Mas, não será ainda demais que as pessoas saibam que se nenhum dos mecanismos enunciados forem suficientes para acautelar e garantir a segurança de uma vítima, por força da Lei nº 57/2021, de 16 de Agosto, passou a ser possível que a vítima solicite ao Tribunal onde decorre a audiência de discussão e julgamento o poder ser ouvida a partir do local em que se encontre, sem que tenha de o divulgar, audição essa que se realiza por meio de plataformas eletrónicas que o Tribunal disponha, como sejam o webex ou o zoom, e a combinar com a vítima.
Antigamente havia um mito que a vítima que não prestasse o seu depoimento no Tribunal não conseguiria falar sobre a sua realidade, contudo a experiência tem-nos vindo a demonstrar exatamente o oposto. As vítimas falam mais e melhor, na medida da segurança que sentem quando estão a prestar o seu depoimento e quando percecionam que estão a falar em condições de depoimento que favorecem a sua espontaneidade, longe dos agressores, portanto, em segurança.

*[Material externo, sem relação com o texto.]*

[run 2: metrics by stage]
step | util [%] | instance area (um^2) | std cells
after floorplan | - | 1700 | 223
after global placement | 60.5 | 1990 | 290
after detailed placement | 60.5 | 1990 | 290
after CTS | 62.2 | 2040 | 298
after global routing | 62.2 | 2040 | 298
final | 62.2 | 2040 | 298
<file path="config.mk">
export PLATFORM = sky130hd
export DESIGN_NAME = memory_top
export DESIGN_NICKNAME = d
export VERILOG_FILES = /design/src/rtl/memory_top.sv
export SDC_FILE = /design/constraint.sdc
export NUM_CORES = 1
export LEC_CHECK = 0
export CAP_MARGIN = 5
export CORE_ASPECT_RATIO = 0.6
export CORE_MARGIN = 2
export CORE_UTILIZATION = 43
export CTS_BUF_LIST = sky130_fd_sc_hd__clkbuf_4
export DETAILED_ROUTE_END_ITERATION = 16
export HOLD_SLACK_MARGIN = 0.08
export PLACE_DENSITY = 0.89
export SLEW_MARGIN = 20
export SYNTH_ARGS = -nofsm -noshare
export SYNTH_HDL_FRONTEND = slang
export SYNTH_SLANG_ARGS = --single-unit
export TNS_END_PERCENT = 5
</file>
<file path="constraint.sdc">
create_clock -name clk -period 2.7 [get_ports clk]
set_input_delay 0.27 -clock clk [delete_from_list [all_inputs] [get_ports clk]]
set_output_delay 0.27 -clock clk [all_outputs]
set_load 0.05 [all_outputs]
</file>
<file path="src/rtl/memory_top.sv">
// Memory stage: req/ack data-memory bus with lane steering, load extraction,
// bounded-wait abort and the M/W pipeline register.
module memory_top #(
    parameter int DATA_WIDTH = 32,
    parameter int ADDR_WIDTH = 5,
    parameter int TIMEOUT    = 16
) (
    input  logic                  clk,
    input  logic                  reset,
    input  logic                  RegWriteM,
    input  logic [1:0]            ResultSrcM,
    input  logic                  MemWriteM,
    input  logic [2:0]            MemoryOpM,
    input  logic [DATA_WIDTH-1:0] ALUResultM,
    input  logic [DATA_WIDTH-1:0] WriteDataM,
    input  logic [ADDR_WIDTH-1:0] RdM,
    input  logic [DATA_WIDTH-1:0] PCPlus4M,
    input  logic                  MemAck,
    input  logic [DATA_WIDTH-1:0] MemRData,
    output logic                  MemReq,
    output logic                  MemWe,
    output logic [DATA_WIDTH-1:0] MemAddr,
    output logic [DATA_WIDTH-1:0] MemWData,
    output logic [3:0]            MemStrb,
    output logic                  StallM,
    output logic                  BusErr,
    output logic                  MisalignErr,
    output logic                  RegWriteW,
    output logic [1:0]            ResultSrcW,
    output logic [DATA_WIDTH-1:0] ALUResultW,
    output logic [DATA_WIDTH-1:0] ReadDataW,
    output logic [ADDR_WIDTH-1:0] RdW,
    output logic [DATA_WIDTH-1:0] PCPlus4W
);

    typedef enum logic [0:0] {
        S_IDLE = 1'b0,
        S_REQ  = 1'b1
    } state_t;

    localparam logic [7:0] CNT_LAST = 8'(TIMEOUT - 1);

    state_t      r_state;
    logic [7:0]  r_cnt;
    logic [2:0]  r_op;
    logic [1:0]  r_off;
    logic        r_load;

    logic        w_access;
    logic        w_misalign;
    logic        w_start;
    logic        w_last;
    logic        w_stall;
    logic [1:0]  w_off;

    function automatic logic is_misaligned(input logic [2:0] op, input logic [1:0] off);
        logic bad;
        case (op[1:0])
            2'b00:   bad = 1'b0;
            2'b01:   bad = off[0];
            default: bad = (off != 2'b00);
        endcase
        return bad;
    endfunction

    function automatic logic [3:0] store_strobe(input logic [2:0] op, input logic [1:0] off,
                                                input logic store);
        logic [3:0] strb;
        case (op[1:0])
            2'b00:   strb = 4'b0001 << off;
            2'b01:   strb = 4'b0011 << off;
            default: strb = 4'b1111;
        endcase
        return store ? strb : 4'b0000;
    endfunction

    function automatic logic [31:0] store_lanes(input logic [2:0] op, input logic [31:0] wd);
        logic [31:0] d;
        case (op[1:0])
            2'b00:   d = {4{wd[7:0]}};
            2'b01:   d = {2{wd[15:0]}};
            default: d = wd;
        endcase
        return d;
    endfunction

    function automatic logic [31:0] load_extract(input logic [2:0] op, input logic [1:0] off,
                                                 input logic [31:0] rd);
        logic [31:0] sh;
        logic [31:0] d;
        sh = rd >> {off, 3'b000};
        case (op[1:0])
            2'b00:   d = op[2] ? {24'h000000, sh[7:0]}  : {{24{sh[7]}}, sh[7:0]};
            2'b01:   d = op[2] ? {16'h0000, sh[15:0]}   : {{16{sh[15]}}, sh[15:0]};
            default: d = rd;
        endcase
        return d;
    endfunction

    assign w_off      = ALUResultM[1:0];
    assign w_access   = MemWriteM | (ResultSrcM == 2'b01);
    assign w_misalign = is_misaligned(MemoryOpM, w_off);
    assign w_start    = (r_state == S_IDLE) & w_access & ~w_misalign;
    assign w_last     = (r_cnt == CNT_LAST);
    assign StallM     = w_stall;

    // Stall: held through the launch cycle and every unacknowledged REQ cycle but the last.
    always_comb begin
        w_stall = 1'b0;
        if (!reset) begin
            w_stall = 1'b0;
        end else if (r_state == S_IDLE) begin
            w_stall = w_start;
        end else begin
            w_stall = ~MemAck & ~w_last;
        end
    end

    // Bus FSM, wait counter, sticky flags and the M/W register.
    always_ff @(posedge clk) begin
        if (!reset) begin
            r_state     <= S_IDLE;
            r_cnt       <= 8'd0;
            r_op        <= 3'b000;
            r_off       <= 2'b00;
            r_load      <= 1'b0;
            MemReq      <= 1'b0;
            MemWe       <= 1'b0;
            MemAddr     <= 32'h0;
            MemWData    <= 32'h0;
            MemStrb     <= 4'b0000;
            BusErr      <= 1'b0;
            MisalignErr <= 1'b0;
            RegWriteW   <= 1'b0;
            ResultSrcW  <= 2'b00;
            ALUResultW  <= 32'h0;
            ReadDataW   <= 32'h0;
            RdW         <= '0;
            PCPlus4W    <= 32'h0;
        end else begin
            ResultSrcW <= ResultSrcM;
            ALUResultW <= ALUResultM;
            RdW        <= RdM;
            PCPlus4W   <= PCPlus4M;
            case (r_state)
                S_IDLE: begin
                    r_cnt     <= 8'd0;
                    ReadDataW <= 32'h0;
                    if (w_start) begin
                        r_state   <= S_REQ;
                        r_op      <= MemoryOpM;
                        r_off     <= w_off;
                        r_load    <= ~MemWriteM;
                        MemReq    <= 1'b1;
                        MemWe     <= MemWriteM;
                        MemAddr   <= {ALUResultM[31:2], 2'b00};
                        MemWData  <= store_lanes(MemoryOpM, WriteDataM);
                        MemStrb   <= store_strobe(MemoryOpM, w_off, MemWriteM);
                        RegWriteW <= 1'b0;
                    end else begin
                        MemReq    <= 1'b0;
                        RegWriteW <= RegWriteM & ~(w_access & w_misalign);
                        if (w_access & w_misalign) begin
                            MisalignErr <= 1'b1;
                        end
                    end
                end
                S_REQ: begin
                    if (MemAck) begin
                        r_state   <= S_IDLE;
                        r_cnt     <= 8'd0;
                        MemReq    <= 1'b0;
                        RegWriteW <= RegWriteM;
                        ReadDataW <= r_load ? load_extract(r_op, r_off, MemRData) : 32'h0;
                    end else if (w_last) begin
                        // Abort: retire the instruction without a register write.
                        r_state   <= S_IDLE;
                        r_cnt     <= 8'd0;
                        MemReq    <= 1'b0;
                        BusErr    <= 1'b1;
                        RegWriteW <= 1'b0;
                        ReadDataW <= 32'h0;
                    end else begin
                        r_cnt     <= r_cnt + 8'd1;
                        RegWriteW <= 1'b0;
                    end
                end
                default: begin
                    r_state   <= S_IDLE;
                    r_cnt     <= 8'd0;
                    MemReq    <= 1'b0;
                    RegWriteW <= 1'b0;
                end
            endcase
        end
    end

endmodule

</file>
<file path="config.mk">
export PLATFORM = sky130hd
export DESIGN_NAME = ram_rr_arbiter_flat
export DESIGN_NICKNAME = d
export VERILOG_FILES = /design/src/rtl/ram_rr_arbiter_if.sv /design/src/rtl/ram_rr_arbiter.sv /design/src/flat_wrapper.sv
export SDC_FILE = /design/constraint.sdc
export NUM_CORES = 1
export LEC_CHECK = 0
export ABC_CLOCK_PERIOD_IN_PS = 7130
export CAP_MARGIN = 40
export CORE_AREA = 5 5 104 106
export DETAILED_ROUTE_END_ITERATION = 6
export DIE_AREA = 0 0 109 111
export HOLD_SLACK_MARGIN = 0.06
export PLACE_DENSITY = 0.82
export SETUP_SLACK_MARGIN = 0.1
export SKIP_LAST_GASP = 1
export SYNTH_ARGS = -nofsm -noshare
export SYNTH_HDL_FRONTEND = slang
export SYNTH_SLANG_ARGS = --single-unit
</file>
<file path="constraint.sdc">
create_clock -name clk -period 7.13 [get_ports clk]
set_input_delay 1.7825 -clock clk [delete_from_list [all_inputs] [get_ports clk]]
set_output_delay 1.7825 -clock clk [all_outputs]
set_load 0.1 [all_outputs]
</file>
<file path="src/rtl/ram_rr_arbiter_if.sv">
// Requester and RAM-port bundle for ram_rr_arbiter.
// slave is the arbiter side; master is the requesters plus the RAM.
interface ram_rr_arbiter_if #(
    parameter int unsigned NUM_REQ   = 4,
    parameter int unsigned WIDTH_G   = 32,
    parameter int unsigned ADDRWIDTH = 6
);
    logic [NUM_REQ-1:0]           req_valid;
    logic [NUM_REQ-1:0]           req_ready;
    logic [NUM_REQ-1:0]           req_we;
    logic [NUM_REQ-1:0]           req_lock;
    logic [NUM_REQ*ADDRWIDTH-1:0] req_addr;
    logic [NUM_REQ*WIDTH_G-1:0]   req_wdata;
    logic [NUM_REQ-1:0]           rsp_valid;
    logic [WIDTH_G-1:0]           rsp_data;
    logic                         ram_en;
    logic                         ram_we;
    logic [ADDRWIDTH-1:0]         ram_addr;
    logic [WIDTH_G-1:0]           ram_di;
    logic [WIDTH_G-1:0]           ram_do;

    modport slave (
        input  req_valid, req_we, req_lock, req_addr, req_wdata, ram_do,
        output req_ready, rsp_valid, rsp_data, ram_en, ram_we, ram_addr, ram_di
    );

    modport master (
        output req_valid, req_we, req_lock, req_addr, req_wdata, ram_do,
        input  req_ready, rsp_valid, rsp_data, ram_en, ram_we, ram_addr, ram_di
    );
endinterface

</file>
<file path="src/rtl/ram_rr_arbiter.sv">
// Round-robin arbiter sharing one block-RAM port among NUM_REQ requesters,
// with burst locking capped at MAX_BURST grants and in-order read return.
module ram_rr_arbiter #(
    parameter int unsigned NUM_REQ   = 4,
    parameter int unsigned WIDTH_G   = 32,
    parameter int unsigned ADDRWIDTH = 6,
    parameter int unsigned MAX_BURST = 8,
    parameter int unsigned IDW       = 2
) (
    input logic              clk,
    input logic              rst_n,
    ram_rr_arbiter_if.slave  bus
);
    localparam int unsigned BW = $clog2(MAX_BURST + 1);

    logic [IDW-1:0] ptr;
    logic [IDW-1:0] owner;
    logic [IDW-1:0] rspId;
    logic [IDW-1:0] grantIdx;
    logic [IDW-1:0] nextIdx;
    logic           ownerVld;
    logic           rspPend;
    logic           grantVld;
    logic           lockHeld;
    logic           lockCont;
    logic [BW-1:0]  burstCnt;
    logic [BW-1:0]  curCnt;

    // A lock only counts while its owner keeps requesting; otherwise the count restarts.
    assign lockHeld = ownerVld && bus.req_valid[owner];
    assign curCnt   = lockHeld ? burstCnt : '0;
    assign lockCont = bus.req_lock[grantIdx] && (32'(curCnt) + 32'd1 < MAX_BURST);
    assign nextIdx  = (32'(grantIdx) + 32'd1 >= NUM_REQ) ? '0 : grantIdx + 1'b1;

    always_comb begin
        int unsigned idx;
        idx      = 0;
        grantVld = 1'b0;
        grantIdx = '0;
        if (lockHeld) begin
            grantVld = 1'b1;
            grantIdx = owner;
        end else begin
            for (int unsigned k = 0; k < NUM_REQ; k++) begin
                idx = 32'(ptr) + k;
                if (idx >= NUM_REQ) idx = idx - NUM_REQ;
                if (!grantVld && bus.req_valid[idx]) begin
                    grantVld = 1'b1;
                    grantIdx = IDW'(idx);
                end
            end
        end
    end

    // Gated by rst_n so nothing is issued while reset is held.
    assign bus.ram_en    = grantVld && rst_n;
    assign bus.req_ready = bus.ram_en ? (NUM_REQ'(1) << grantIdx) : '0;
    assign bus.ram_we    = bus.ram_en && bus.req_we[grantIdx];
    assign bus.ram_addr  = bus.req_addr[32'(grantIdx)*ADDRWIDTH +: ADDRWIDTH];
    assign bus.ram_di    = bus.req_wdata[32'(grantIdx)*WIDTH_G +: WIDTH_G];
    assign bus.rsp_valid = (rspPend && rst_n) ? (NUM_REQ'(1) << rspId) : '0;
    assign bus.rsp_data  = bus.ram_do;

    always_ff @(posedge clk or negedge rst_n) begin
        if (!rst_n) begin
            ptr      <= '0;
            owner    <= '0;
            ownerVld <= 1'b0;
            burstCnt <= '0;
            rspPend  <= 1'b0;
            rspId    <= '0;
        end else begin
            rspPend <= grantVld && !bus.req_we[grantIdx];
            rspId   <= grantIdx;
            if (grantVld && lockCont) begin
                owner    <= grantIdx;
                ownerVld <= 1'b1;
                burstCnt <= curCnt + 1'b1;
            end else begin
                ownerVld <= 1'b0;
                burstCnt <= '0;
                if (grantVld) ptr <= nextIdx;
            end
        end
    end
endmodule

</file>
<file path="src/flat_wrapper.sv">
// flat-port wrapper written by rule: the top's interface ports become plain ports
module ram_rr_arbiter_flat 
#(
    parameter int unsigned NUM_REQ   = 4,
    parameter int unsigned WIDTH_G   = 32,
    parameter int unsigned ADDRWIDTH = 6,
    parameter int unsigned MAX_BURST = 8,
    parameter int unsigned IDW       = 2
)
  (clk, rst_n, bus_req_valid, bus_req_we, bus_req_lock, bus_req_addr, bus_req_wdata, bus_ram_do, bus_req_ready, bus_rsp_valid, bus_rsp_data, bus_ram_en, bus_ram_we, bus_ram_addr, bus_ram_di);
  ram_rr_arbiter_if #(.NUM_REQ(NUM_REQ), .WIDTH_G(WIDTH_G), .ADDRWIDTH(ADDRWIDTH)) bus_i ();
  input logic clk;
  input logic rst_n;
  input wire logic [$bits(bus_i.req_valid)-1:0] bus_req_valid;
  input wire logic [$bits(bus_i.req_we)-1:0] bus_req_we;
  input wire logic [$bits(bus_i.req_lock)-1:0] bus_req_lock;
  input wire logic [$bits(bus_i.req_addr)-1:0] bus_req_addr;
  input wire logic [$bits(bus_i.req_wdata)-1:0] bus_req_wdata;
  input wire logic [$bits(bus_i.ram_do)-1:0] bus_ram_do;
  output wire logic [$bits(bus_i.req_ready)-1:0] bus_req_ready;
  output wire logic [$bits(bus_i.rsp_valid)-1:0] bus_rsp_valid;
  output wire logic [$bits(bus_i.rsp_data)-1:0] bus_rsp_data;
  output wire logic [$bits(bus_i.ram_en)-1:0] bus_ram_en;
  output wire logic [$bits(bus_i.ram_we)-1:0] bus_ram_we;
  output wire logic [$bits(bus_i.ram_addr)-1:0] bus_ram_addr;
  output wire logic [$bits(bus_i.ram_di)-1:0] bus_ram_di;
  assign bus_i.req_valid = bus_req_valid;
  assign bus_i.req_we = bus_req_we;
  assign bus_i.req_lock = bus_req_lock;
  assign bus_i.req_addr = bus_req_addr;
  assign bus_i.req_wdata = bus_req_wdata;
  assign bus_i.ram_do = bus_ram_do;
  assign bus_req_ready = bus_i.req_ready;
  assign bus_rsp_valid = bus_i.rsp_valid;
  assign bus_rsp_data = bus_i.rsp_data;
  assign bus_ram_en = bus_i.ram_en;
  assign bus_ram_we = bus_i.ram_we;
  assign bus_ram_addr = bus_i.ram_addr;
  assign bus_ram_di = bus_i.ram_di;
  ram_rr_arbiter #(.NUM_REQ(NUM_REQ), .WIDTH_G(WIDTH_G), .ADDRWIDTH(ADDRWIDTH), .MAX_BURST(MAX_BURST), .IDW(IDW)) u_core (.clk(clk), .rst_n(rst_n), .bus(bus_i));
endmodule
</file>
[src/rtl/pipe_ctrl_pkg.sv]
// Shared types and constants for the pipeline sequencing controller.
package pipe_ctrl_pkg;

  localparam int RD_W_DEF = 6;

  localparam logic [1:0] PC_SRC_SEQ = 2'd0;
  localparam logic [1:0] PC_SRC_ALU = 2'd1;
  localparam logic [1:0] PC_SRC_MEM = 2'd2;

  typedef enum logic [1:0] {
    RUN   = 2'd0,
    STALL = 2'd1,
    DRAIN = 2'd2
  } state_e;

endpackage

[src/rtl/branch_resolve.sv]
// Combinational branch/jump resolution from EX/WB flags; also reused by verification models.
module branch_resolve
  import pipe_ctrl_pkg::*;
(
  input  logic       wb_n_i,
  input  logic       wb_z_i,
  input  logic       wb_branch_z_i,
  input  logic       wb_branch_n_i,
  input  logic       wb_jump_i,
  input  logic       wb_jump_mem_i,
  output logic       taken_o,
  output logic [1:0] pc_src_sel_o
);

  assign taken_o = (wb_branch_z_i & wb_z_i) | (wb_branch_n_i & wb_n_i) | wb_jump_i | wb_jump_mem_i;

  always_comb begin
    pc_src_sel_o = PC_SRC_SEQ;
    if (wb_jump_mem_i)  pc_src_sel_o = PC_SRC_MEM;
    else if (taken_o)   pc_src_sel_o = PC_SRC_ALU;
  end

endmodule

[src/rtl/pipe_hazard_ctrl.sv]
// Pipeline sequencer: redirect on WB branch/jump, load-use bubbles, PC/pipe-reg enables and flushes.
// Define HAZARD_PERF_EN to build the stall/redirect performance counters.
//   state | meaning
//   RUN   | normal flow; branches evaluated, load-use hazards detected
//   STALL | extra load-use bubbles beyond the first
//   DRAIN | post-redirect window, WB branch/jump inputs ignored
module pipe_hazard_ctrl
  import pipe_ctrl_pkg::*;
#(
  parameter int RD_W               = RD_W_DEF,
  parameter int LOAD_STALL_CYC     = 1,
  parameter int DRAIN_CYC          = 2,
  parameter int ZERO_REG_HARDWIRED = 1
) (
  input  logic            clk,
  input  logic            reset,
  input  logic [RD_W-1:0] id_rs,
  input  logic [RD_W-1:0] id_rt,
  input  logic            id_uses_rs,
  input  logic            id_uses_rt,
  input  logic [RD_W-1:0] ex_rd,
  input  logic            ex_reg_wrt,
  input  logic            ex_mem_to_reg,
  input  logic            wb_n,
  input  logic            wb_z,
  input  logic            wb_branch_z,
  input  logic            wb_branch_n,
  input  logic            wb_jump,
  input  logic            wb_jump_mem,
  output logic [1:0]      pc_src_sel,
  output logic            pc_write,
  output logic            ifid_write,
  output logic            ifid_flush,
  output logic            idex_flush,
  output logic            exwb_flush,
  output logic [31:0]     stall_cycles,
  output logic [31:0]     redirect_count
);

  // The hazard cycle in RUN is the first bubble, so STALL covers the remaining LOAD_STALL_CYC-1.
  localparam logic [2:0] STALL_LOAD = 3'(LOAD_STALL_CYC - 2);
  localparam logic [2:0] DRAIN_LOAD = 3'(DRAIN_CYC - 1);

  state_e     state_q, state_d;
  logic [2:0] cnt_q, cnt_d;
  logic       wb_taken, taken, hazard, rd_zero;
  logic [1:0] wb_sel;

  branch_resolve u_branch_resolve (
    .wb_n_i        (wb_n),
    .wb_z_i        (wb_z),
    .wb_branch_z_i (wb_branch_z),
    .wb_branch_n_i (wb_branch_n),
    .wb_jump_i     (wb_jump),
    .wb_jump_mem_i (wb_jump_mem),
    .taken_o       (wb_taken),
    .pc_src_sel_o  (wb_sel)
  );

  assign rd_zero = (ZERO_REG_HARDWIRED != 0) && (ex_rd == '0);
  assign hazard  = ex_mem_to_reg & ex_reg_wrt & ~rd_zero &
                   ((id_uses_rs & (id_rs == ex_rd)) | (id_uses_rt & (id_rt == ex_rd)));
  assign taken   = wb_taken & (state_q != DRAIN);

  always_comb begin
    pc_src_sel = PC_SRC_SEQ;
    pc_write   = 1'b1;
    ifid_write = 1'b1;
    ifid_flush = 1'b0;
    idex_flush = 1'b0;
    exwb_flush = 1'b0;
    state_d    = state_q;
    cnt_d      = cnt_q;
    if (reset) begin
      pc_write   = 1'b0;
      ifid_write = 1'b0;
      ifid_flush = 1'b1;
      idex_flush = 1'b1;
      exwb_flush = 1'b1;
      state_d    = RUN;
      cnt_d      = '0;
    end else if (taken) begin
      // The hazard's ID instruction is flushed here, so any stall is dropped.
      pc_src_sel = wb_sel;
      ifid_flush = 1'b1;
      idex_flush = 1'b1;
      exwb_flush = 1'b1;
      state_d    = DRAIN;
      cnt_d      = DRAIN_LOAD;
    end else begin
      if (hazard || state_q == STALL) begin
        pc_write   = 1'b0;
        ifid_write = 1'b0;
        idex_flush = 1'b1;
      end
      case (state_q)
        RUN: begin
          if (hazard && LOAD_STALL_CYC > 1) begin
            state_d = STALL;
            cnt_d   = STALL_LOAD;
          end
        end
        STALL: begin
          if (cnt_q == '0) state_d = RUN;
          else             cnt_d   = cnt_q - 3'd1;
        end
        DRAIN: begin
          if (hazard && LOAD_STALL_CYC > 1) begin
            state_d = STALL;
            cnt_d   = STALL_LOAD;
          end else if (cnt_q == '0) begin
            state_d = RUN;
          end else begin
            cnt_d = cnt_q - 3'd1;
          end
        end
        default: state_d = RUN;
      endcase
    end
  end

  always_ff @(posedge clk) begin
    if (reset) begin
      state_q <= RUN;
      cnt_q   <= '0;
    end else begin
      state_q <= state_d;
      cnt_q   <= cnt_d;
    end
  end

`ifdef HAZARD_PERF_EN
  logic [31:0] stall_q, redir_q;

  always_ff @(posedge clk) begin
    if (reset) begin
      stall_q <= '0;
      redir_q <= '0;
    end else begin
      if (!pc_write && stall_q != 32'hFFFF_FFFF) stall_q <= stall_q + 32'd1;
      if (taken && redir_q != 32'hFFFF_FFFF)     redir_q <= redir_q + 32'd1;
    end
  end

  assign stall_cycles   = stall_q;
  assign redirect_count = redir_q;
`else
  assign stall_cycles   = '0;
  assign redirect_count = '0;
`endif

endmodule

Ora, é precisamente isso que os cidadãos em geral deve ter conhecimento, mas sobretudo as próprias vítimas. Não devem ter medo nem receio de falar porque o sistema judicial tem meios de as ouvir com mais e melhores condições canalizadas para a sua proteção.
Um artigo de opinião da Advogada Ana Leonor Marciano, especialista em Direitos Humanos, violência de género, violência doméstica, Direitos das crianças.